現代の認識として、沖田総司は「有名な池田屋事件のとき、敵を一人斬り伏せたあと肺結核による喀血・昏倒し、その後戦線離脱した」とされているのは、子母澤寛の「新選組始末記」の影響によるものと思われます。
しかし、残された史料によりますと、池田屋事件の翌月の「禁門の変」の時も出動していますし、「近藤勇書簡」「島田魁日記」などにも、離脱の記述はなく、近年では子母澤寛の創作ではないかと言われています。
池田屋事件は1864年。その後は、新選組を小隊制にした時も一番組の組長に任命されたり、脱走の罪で切腹した山南敬助の介錯人を務めたり、近藤勇より次期宗家を期待をされたりと活動している様子が見えます。

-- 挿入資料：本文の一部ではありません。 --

===== src/rtl/gbn_pkg.sv =====
// gbn_pkg: shared types and constants of the go-back-n sender window core
// no dependencies; used by gbn_ctrl, gbn_datapath and the top level
package gbn_pkg;

  localparam int unsigned SEQ_W      = 32;
  localparam int unsigned LEN_W      = 11;
  localparam int unsigned SLOT_OUT_W = 5;
  localparam int unsigned KIND_W     = 2;
  localparam int unsigned REQ_W      = 2;
  localparam int unsigned MAX_RESULTS = 32;
  localparam int unsigned CNT_W      = $clog2(MAX_RESULTS + 1);

  // request codes on the input channel
  localparam logic [REQ_W-1:0] REQ_OFFER   = 2'd0;
  localparam logic [REQ_W-1:0] REQ_ACK     = 2'd1;
  localparam logic [REQ_W-1:0] REQ_TIMEOUT = 2'd2;

  typedef enum logic [KIND_W-1:0] {
    KIND_SEND    = 2'd0,
    KIND_RESEND  = 2'd1,
    KIND_REFUSED = 2'd2,
    KIND_STATUS  = 2'd3
  } kind_t;

  typedef enum logic {
    ST_IDLE   = 1'b0,
    ST_RESEND = 1'b1
  } state_t;

  typedef enum logic [2:0] {
    CMD_NONE    = 3'd0,
    CMD_OFFER   = 3'd1,
    CMD_ACK     = 3'd2,
    CMD_STATUS  = 3'd3,
    CMD_RS_LOAD = 3'd4,
    CMD_RS_STEP = 3'd5
  } cmd_t;

  typedef struct packed {
    cmd_t op;
  } ctrl_cmd_t;

  typedef struct packed {
    logic outstanding;  // base differs from next sequence
    logic rs_last;      // current resend step is the final one
  } dp_status_t;

endpackage


===== src/rtl/gbn_ctrl.sv =====
// gbn_ctrl: controller state machine of the go-back-n sender window core
// depends on gbn_pkg; drives gbn_datapath through a command struct
module gbn_ctrl (
  input  logic                     clk,
  input  logic                     rst_n,
  input  logic                     start,
  input  logic [gbn_pkg::REQ_W-1:0] req_type,
  input  gbn_pkg::dp_status_t      status,
  output logic                     busy,
  output gbn_pkg::ctrl_cmd_t       cmd
);

  gbn_pkg::state_t state_r;
  gbn_pkg::state_t state_nxt;

  always_ff @(posedge clk) begin
    if (!rst_n) begin
      state_r <= gbn_pkg::ST_IDLE;
    end else begin
      state_r <= state_nxt;
    end
  end

  always_comb begin
    state_nxt = state_r;
    cmd.op    = gbn_pkg::CMD_NONE;
    busy      = 1'b0;
    case (state_r)
      gbn_pkg::ST_IDLE: begin
        if (start) begin
          case (req_type)
            gbn_pkg::REQ_OFFER: cmd.op = gbn_pkg::CMD_OFFER;
            gbn_pkg::REQ_ACK:   cmd.op = gbn_pkg::CMD_ACK;
            gbn_pkg::REQ_TIMEOUT: begin
              if (status.outstanding) begin
                cmd.op    = gbn_pkg::CMD_RS_LOAD;
                state_nxt = gbn_pkg::ST_RESEND;
              end else begin
                cmd.op = gbn_pkg::CMD_STATUS;
              end
            end
            default: cmd.op = gbn_pkg::CMD_STATUS;
          endcase
        end
      end
      gbn_pkg::ST_RESEND: begin
        busy   = 1'b1;
        cmd.op = gbn_pkg::CMD_RS_STEP;
        if (status.rs_last) begin
          state_nxt = gbn_pkg::ST_IDLE;
        end
      end
      default: begin
        state_nxt = gbn_pkg::ST_IDLE;
      end
    endcase
  end

endmodule


===== src/rtl/gbn_datapath.sv =====
// gbn_datapath: window registers, slot length memory and result registers
// depends on gbn_pkg; commanded by gbn_ctrl
module gbn_datapath #(
  parameter int unsigned WINDOW      = 32,
  parameter int unsigned CHUNK_BYTES = 1024
) (
  input  logic                          clk,
  input  logic                          rst_n,
  input  gbn_pkg::ctrl_cmd_t            cmd,
  input  logic [gbn_pkg::LEN_W-1:0]     chunk_len,
  input  logic [gbn_pkg::SEQ_W-1:0]     ack_seq,
  input  logic [gbn_pkg::SEQ_W-1:0]     total_size,
  output gbn_pkg::dp_status_t           status,
  output logic                          res_strobe,
  output logic [gbn_pkg::KIND_W-1:0]    res_kind,
  output logic [gbn_pkg::SEQ_W-1:0]     res_seq,
  output logic [gbn_pkg::SLOT_OUT_W-1:0] res_slot,
  output logic [gbn_pkg::LEN_W-1:0]     res_pkt_len,
  output logic [gbn_pkg::SEQ_W-1:0]     res_window_base,
  output logic                          res_all_done,
  output logic                          res_last
);

  localparam int unsigned SLOT_W = (WINDOW > 2) ? $clog2(WINDOW) : 1;
  localparam int unsigned OFF_W  = SLOT_W + 1;
  localparam int unsigned CB_W   = 17;
  localparam logic [SLOT_W-1:0] SLOT_MAX = SLOT_W'(WINDOW - 1);

  // window state
  logic [gbn_pkg::SEQ_W-1:0] base_r, base_nxt;
  logic [gbn_pkg::SEQ_W-1:0] next_seq_r, next_seq_nxt;
  logic [gbn_pkg::SEQ_W-1:0] bytes_sent_r, bytes_sent_nxt;
  logic [SLOT_W-1:0]         base_slot_r, base_slot_nxt;
  logic [SLOT_W-1:0]         next_slot_r, next_slot_nxt;

  // resend walker
  logic [gbn_pkg::SEQ_W-1:0] rs_seq_r, rs_seq_nxt;
  logic [SLOT_W-1:0]         rs_slot_r, rs_slot_nxt;
  logic [gbn_pkg::CNT_W-1:0] rs_left_r, rs_left_nxt;

  // result registers
  logic                           strobe_r, strobe_nxt;
  logic [gbn_pkg::KIND_W-1:0]     kind_r, kind_nxt;
  logic [gbn_pkg::SEQ_W-1:0]      seq_r, seq_nxt;
  logic [SLOT_W-1:0]              slot_r, slot_nxt;
  logic [gbn_pkg::LEN_W-1:0]      len_r, len_nxt;
  logic                           last_r, last_nxt;
  logic                           from_mem_r, from_mem_nxt;

  // slot length store
  logic [gbn_pkg::LEN_W-1:0] slot_mem [WINDOW];
  logic [gbn_pkg::LEN_W-1:0] rd_data_r;

  logic [gbn_pkg::SEQ_W-1:0] in_flight;
  logic [gbn_pkg::SEQ_W-1:0] ack_off;
  logic [OFF_W-1:0]          off_sum;
  logic [gbn_pkg::LEN_W-1:0] clip_len;
  logic [gbn_pkg::SEQ_W:0]   bytes_sum;
  logic                      offer_ok;
  logic                      ack_ok;
  logic                      mem_wr;

  assign in_flight = next_seq_r - base_r;
  assign ack_off   = ack_seq - base_r;
  assign ack_ok    = (ack_seq >= base_r) && (ack_seq < next_seq_r);
  // offset of ack+1 from base is at most WINDOW
  assign off_sum   = OFF_W'(base_slot_r) + OFF_W'(ack_off) + OFF_W'(1);

  assign offer_ok = (in_flight < gbn_pkg::SEQ_W'(WINDOW)) &&
                    (bytes_sent_r < total_size) &&
                    (next_seq_r != {gbn_pkg::SEQ_W{1'b1}});

  assign clip_len = (CB_W'(chunk_len) < CB_W'(CHUNK_BYTES)) ?
                    chunk_len : gbn_pkg::LEN_W'(CHUNK_BYTES);
  assign bytes_sum = {1'b0, bytes_sent_r} + (gbn_pkg::SEQ_W + 1)'(clip_len);

  assign mem_wr = (cmd.op == gbn_pkg::CMD_OFFER) && offer_ok;

  always_comb begin
    base_nxt       = base_r;
    next_seq_nxt   = next_seq_r;
    bytes_sent_nxt = bytes_sent_r;
    base_slot_nxt  = base_slot_r;
    next_slot_nxt  = next_slot_r;
    rs_seq_nxt     = rs_seq_r;
    rs_slot_nxt    = rs_slot_r;
    rs_left_nxt    = rs_left_r;
    strobe_nxt     = 1'b0;
    kind_nxt       = kind_r;
    seq_nxt        = seq_r;
    slot_nxt       = slot_r;
    len_nxt        = len_r;
    last_nxt       = last_r;
    from_mem_nxt   = from_mem_r;
    case (cmd.op)
      gbn_pkg::CMD_OFFER: begin
        strobe_nxt   = 1'b1;
        seq_nxt      = next_seq_r;
        slot_nxt     = next_slot_r;
        last_nxt     = 1'b1;
        from_mem_nxt = 1'b0;
        if (offer_ok) begin
          kind_nxt       = gbn_pkg::KIND_SEND;
          len_nxt        = clip_len;
          next_seq_nxt   = next_seq_r + gbn_pkg::SEQ_W'(1);
          next_slot_nxt  = (next_slot_r == SLOT_MAX) ? '0 : next_slot_r + SLOT_W'(1);
          bytes_sent_nxt = bytes_sum[gbn_pkg::SEQ_W] ? {gbn_pkg::SEQ_W{1'b1}}
                                                     : bytes_sum[gbn_pkg::SEQ_W-1:0];
        end else begin
          kind_nxt = gbn_pkg::KIND_REFUSED;
          len_nxt  = '0;
        end
      end
      gbn_pkg::CMD_ACK, gbn_pkg::CMD_STATUS: begin
        strobe_nxt   = 1'b1;
        kind_nxt     = gbn_pkg::KIND_STATUS;
        seq_nxt      = next_seq_r;
        slot_nxt     = '0;
        len_nxt      = '0;
        last_nxt     = 1'b1;
        from_mem_nxt = 1'b0;
        if ((cmd.op == gbn_pkg::CMD_ACK) && ack_ok) begin
          base_nxt      = ack_seq + gbn_pkg::SEQ_W'(1);
          base_slot_nxt = (off_sum >= OFF_W'(WINDOW)) ? SLOT_W'(off_sum - OFF_W'(WINDOW))
                                                      : SLOT_W'(off_sum);
        end
      end
      gbn_pkg::CMD_RS_LOAD: begin
        rs_seq_nxt  = base_r;
        rs_slot_nxt = base_slot_r;
        rs_left_nxt = (in_flight > gbn_pkg::SEQ_W'(gbn_pkg::MAX_RESULTS)) ?
                      gbn_pkg::CNT_W'(gbn_pkg::MAX_RESULTS) : gbn_pkg::CNT_W'(in_flight);
      end
      gbn_pkg::CMD_RS_STEP: begin
        strobe_nxt   = 1'b1;
        kind_nxt     = gbn_pkg::KIND_RESEND;
        seq_nxt      = rs_seq_r;
        slot_nxt     = rs_slot_r;
        last_nxt     = (rs_left_r == gbn_pkg::CNT_W'(1));
        from_mem_nxt = 1'b1;
        rs_seq_nxt   = rs_seq_r + gbn_pkg::SEQ_W'(1);
        rs_slot_nxt  = (rs_slot_r == SLOT_MAX) ? '0 : rs_slot_r + SLOT_W'(1);
        rs_left_nxt  = rs_left_r - gbn_pkg::CNT_W'(1);
      end
      default: begin
      end
    endcase
  end

  always_ff @(posedge clk) begin
    if (!rst_n) begin
      base_r       <= '0;
      next_seq_r   <= '0;
      bytes_sent_r <= '0;
      base_slot_r  <= '0;
      next_slot_r  <= '0;
      rs_left_r    <= '0;
      strobe_r     <= 1'b0;
      from_mem_r   <= 1'b0;
    end else begin
      base_r       <= base_nxt;
      next_seq_r   <= next_seq_nxt;
      bytes_sent_r <= bytes_sent_nxt;
      base_slot_r  <= base_slot_nxt;
      next_slot_r  <= next_slot_nxt;
      rs_left_r    <= rs_left_nxt;
      strobe_r     <= strobe_nxt;
      from_mem_r   <= from_mem_nxt;
    end
  end

  always_ff @(posedge clk) begin
    rs_seq_r  <= rs_seq_nxt;
    rs_slot_r <= rs_slot_nxt;
    kind_r    <= kind_nxt;
    seq_r     <= seq_nxt;
    slot_r    <= slot_nxt;
    len_r     <= len_nxt;
    last_r    <= last_nxt;
  end

  // one write port, one registered read port
  always_ff @(posedge clk) begin
    if (mem_wr) begin
      slot_mem[next_slot_r] <= clip_len;
    end
    if (cmd.op == gbn_pkg::CMD_RS_STEP) begin
      rd_data_r <= slot_mem[rs_slot_r];
    end
  end

  assign status.outstanding = (base_r != next_seq_r);
  assign status.rs_last     = (rs_left_r == gbn_pkg::CNT_W'(1));

  assign res_strobe      = strobe_r;
  assign res_kind        = kind_r;
  assign res_seq         = seq_r;
  assign res_slot        = gbn_pkg::SLOT_OUT_W'(slot_r);
  assign res_pkt_len     = from_mem_r ? rd_data_r : len_r;
  assign res_last        = last_r;
  // state already holds the post-step values while the result is shown
  assign res_window_base = base_r;
  assign res_all_done    = (bytes_sent_r >= total_size) && (base_r == next_seq_r);

endmodule


===== src/rtl/go_back_n_sender_window_core.sv =====
// go_back_n_sender_window_core: top level of the go-back-n sender window
// depends on gbn_pkg, gbn_ctrl and gbn_datapath; holds the apb register
//
// A request is taken at a rising edge with start high and busy low. Offers,
// acks, the unused request code and timeouts with nothing outstanding give
// one result, registered at the edge that takes the request and shown on the
// out_ ports for exactly one cycle with out_strobe high; busy stays low, so
// such requests may follow every cycle. A timeout with n sequences
// outstanding (n capped at 32) holds busy while the walker steps: the
// accepting edge loads the resend walker, then the walker emits n resends,
// one per cycle, from the slot length memory, whose registered read is taken
// together with the other result registers, so each resend shows in the cycle
// after its step; the final resend carries out_last. Results cannot be held off, so
// the receiver must take every strobe. out_window_base and out_all_done
// reflect the window after the request. total_size sits at byte address 0 of
// the apb port and should only be written while no request is being worked on.
module go_back_n_sender_window_core #(
  parameter int unsigned WINDOW      = 32,
  parameter int unsigned CHUNK_BYTES = 1024
) (
  input  logic                            clk,
  input  logic                            rst_n,
  // command channel
  input  logic                            start,
  output logic                            busy,
  input  logic [gbn_pkg::REQ_W-1:0]       in_req_type,
  input  logic [gbn_pkg::LEN_W-1:0]       in_chunk_len,
  input  logic [gbn_pkg::SEQ_W-1:0]       in_ack_seq,
  // result channel
  output logic                            out_strobe,
  output logic [gbn_pkg::KIND_W-1:0]      out_kind,
  output logic [gbn_pkg::SEQ_W-1:0]       out_seq,
  output logic [gbn_pkg::SLOT_OUT_W-1:0]  out_slot,
  output logic [gbn_pkg::LEN_W-1:0]       out_pkt_len,
  output logic [gbn_pkg::SEQ_W-1:0]       out_window_base,
  output logic                            out_all_done,
  output logic                            out_last,
  // configuration port
  input  logic                            psel,
  input  logic                            penable,
  input  logic                            pwrite,
  input  logic [2:0]                      paddr,
  input  logic [31:0]                     pwdata,
  output logic [31:0]                     prdata,
  output logic                            pready
);

  gbn_pkg::ctrl_cmd_t  cmd;
  gbn_pkg::dp_status_t status;

  logic [gbn_pkg::SEQ_W-1:0] total_size_r;
  logic                      cfg_wr;
  logic                      cfg_hit;

  // register index 0 covers byte addresses 0 to 3
  assign cfg_hit = (paddr[2] == 1'b0);
  assign cfg_wr  = psel && penable && pwrite && pready && cfg_hit;
  assign pready  = 1'b1;
  assign prdata  = cfg_hit ? total_size_r : '0;

  always_ff @(posedge clk) begin
    if (!rst_n) begin
      total_size_r <= '0;
    end else if (cfg_wr) begin
      total_size_r <= pwdata;
    end
  end

  gbn_ctrl u_ctrl (
    .clk      (clk),
    .rst_n    (rst_n),
    .start    (start),
    .req_type (in_req_type),
    .status   (status),
    .busy     (busy),
    .cmd      (cmd)
  );

  gbn_datapath #(
    .WINDOW      (WINDOW),
    .CHUNK_BYTES (CHUNK_BYTES)
  ) u_datapath (
    .clk             (clk),
    .rst_n           (rst_n),
    .cmd             (cmd),
    .chunk_len       (in_chunk_len),
    .ack_seq         (in_ack_seq),
    .total_size      (total_size_r),
    .status          (status),
    .res_strobe      (out_strobe),
    .res_kind        (out_kind),
    .res_seq         (out_seq),
    .res_slot        (out_slot),
    .res_pkt_len     (out_pkt_len),
    .res_window_base (out_window_base),
    .res_all_done    (out_all_done),
    .res_last        (out_last)
  );

endmodule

池田屋事件のとき、喀血するほど病状が悪化しているのであれば、余命は半年から、長くても一年とされているので、つじつまが合わないことにもなってしまいます。
仮に肺結核が原因の昏倒だったとしても、周囲の人間にはまだ悟られないほどの病状だったと思われます。

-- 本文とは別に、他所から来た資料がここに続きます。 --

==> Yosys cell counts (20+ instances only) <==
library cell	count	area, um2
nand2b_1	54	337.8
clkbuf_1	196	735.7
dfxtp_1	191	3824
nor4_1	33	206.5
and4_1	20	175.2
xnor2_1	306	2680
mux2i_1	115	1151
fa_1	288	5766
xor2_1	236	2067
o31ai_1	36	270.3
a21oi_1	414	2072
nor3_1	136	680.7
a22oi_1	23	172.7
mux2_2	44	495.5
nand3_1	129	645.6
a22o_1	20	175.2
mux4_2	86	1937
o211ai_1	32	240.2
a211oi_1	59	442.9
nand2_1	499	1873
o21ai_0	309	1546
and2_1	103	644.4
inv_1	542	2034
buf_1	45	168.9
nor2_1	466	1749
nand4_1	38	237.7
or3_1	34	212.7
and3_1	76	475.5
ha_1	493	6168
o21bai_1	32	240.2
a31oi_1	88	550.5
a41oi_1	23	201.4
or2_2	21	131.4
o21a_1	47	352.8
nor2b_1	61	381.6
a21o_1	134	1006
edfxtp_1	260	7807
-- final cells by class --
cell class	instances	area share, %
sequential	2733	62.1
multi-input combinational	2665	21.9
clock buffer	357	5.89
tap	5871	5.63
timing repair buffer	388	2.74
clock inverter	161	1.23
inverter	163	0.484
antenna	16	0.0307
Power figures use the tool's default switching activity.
===== config.mk =====
export PLATFORM = sky130hd
export DESIGN_NAME = mpf_mul
export DESIGN_NICKNAME = d
export VERILOG_FILES = /design/src/hdl/mod_p25519_field_alu_top_assert.svh /design/src/hdl/mpf_pkg.sv /design/src/hdl/mpf_mul.sv
export SDC_FILE = /design/constraint.sdc
export NUM_CORES = 2
export LEC_CHECK = 0
export BUFFER_PORTS_ARGS = -buffer_cell sky130_fd_sc_hd__buf_2
export CAP_MARGIN = 20
export CORE_UTILIZATION = 30
export CTS_BUF_LIST = sky130_fd_sc_hd__clkbuf_2 sky130_fd_sc_hd__clkbuf_4 sky130_fd_sc_hd__clkbuf_8
export DETAILED_ROUTE_END_ITERATION = 6
export PLACE_DENSITY = 0.5
export SYNTH_ARGS = -nofsm -noshare
export SYNTH_HDL_FRONTEND = slang
export SYNTH_SLANG_ARGS = --single-unit

===== constraint.sdc =====
create_clock -name clk_i -period 36.1 [get_ports clk_i]
set_input_delay 3.61 -clock clk_i [delete_from_list [all_inputs] [get_ports clk_i]]
set_output_delay 3.61 -clock clk_i [all_outputs]
set_load 0.005 [all_outputs]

また、永倉新八による「新選組顛末記」では、沖田が昏倒したことのみ書かれていて、喀血や吐血の文字はないとされます。
池田屋事件があったのは、暑いとされる京の夏も盛りの祇園祭の頃。討ち入りということで、帷子などの装備もしっかりしていたことでしょう。近年の研究では、熱中症による昏倒という可能性が高いとされています。
沖田の発病について、医師の記録
近藤勇の胃痛を診察したことから交流が始まり、新選組を最期まで物心ともに支え続けた「松本良順」という幕府典医がいます。
松本良順は、慶応元年(1865年)に、新選組隊士約170人に対して健康診断を行ったという記録が残っています。
その当時の隊士の半数近くはなんらかの病に罹っていたらしく、罹患者数第1位は風邪、2位は食あたり、3位は梅毒であったとされています。
中には、心臓疾患や肺結核などの重大な病気をもっているものもいたそうで、この肺結核の診断をされたのが沖田総司ではないかとする説もあります。
慶応3年(1867年)の四条大橋での喧嘩事件のころには、沖田総司の病状はかなり悪化していたようです。
同年の12月に起こった「元御陵衛士による近藤勇狙撃事件」の犯人を追うのに、病床の総司に変わり二番隊長の永倉新八が総司の一番隊を率いて行ったとされています。
この時の怪我の療養で近藤勇が大阪に向かう際、沖田総司も同行し、共に療養しました。
屈強な剣士をも蝕む「労咳」とは
沖田総司の死因「労咳」とされ、今では結核と言われる病気です。結核菌という細菌が体を虫ばみ、やがて死に至ります。
呼吸器疾患のイメージが強い結核ですが、他の内蔵や骨や筋肉まで体のいたるところに発病します。有名なところでは、結核が脊椎を侵す脊椎カリエスでしょうか。明治の俳人正岡子規の死因もこれに当たります。
現代では特効薬が発見され、克服された病気ですか、当時の労咳は不治の病とされ、多く人々に恐れられました。
土方歳三の両親や姉も労咳で亡くなっていますし、そもそも江戸時代には罹患数の多い病だったと推測されます。
鍛えられた肉体を持つ剣士さえも、勝てない病「結核」。
大阪での療養後、戦場に復帰する近藤勇を追って甲州に向かいますが、途中で病状が悪化し、江戸に戻され医師松本良順の治療を受けます。
慶応四年五月三十日(1868年)療養先の千駄ヶ谷植木屋平五郎宅の一室で1人亡くなりました。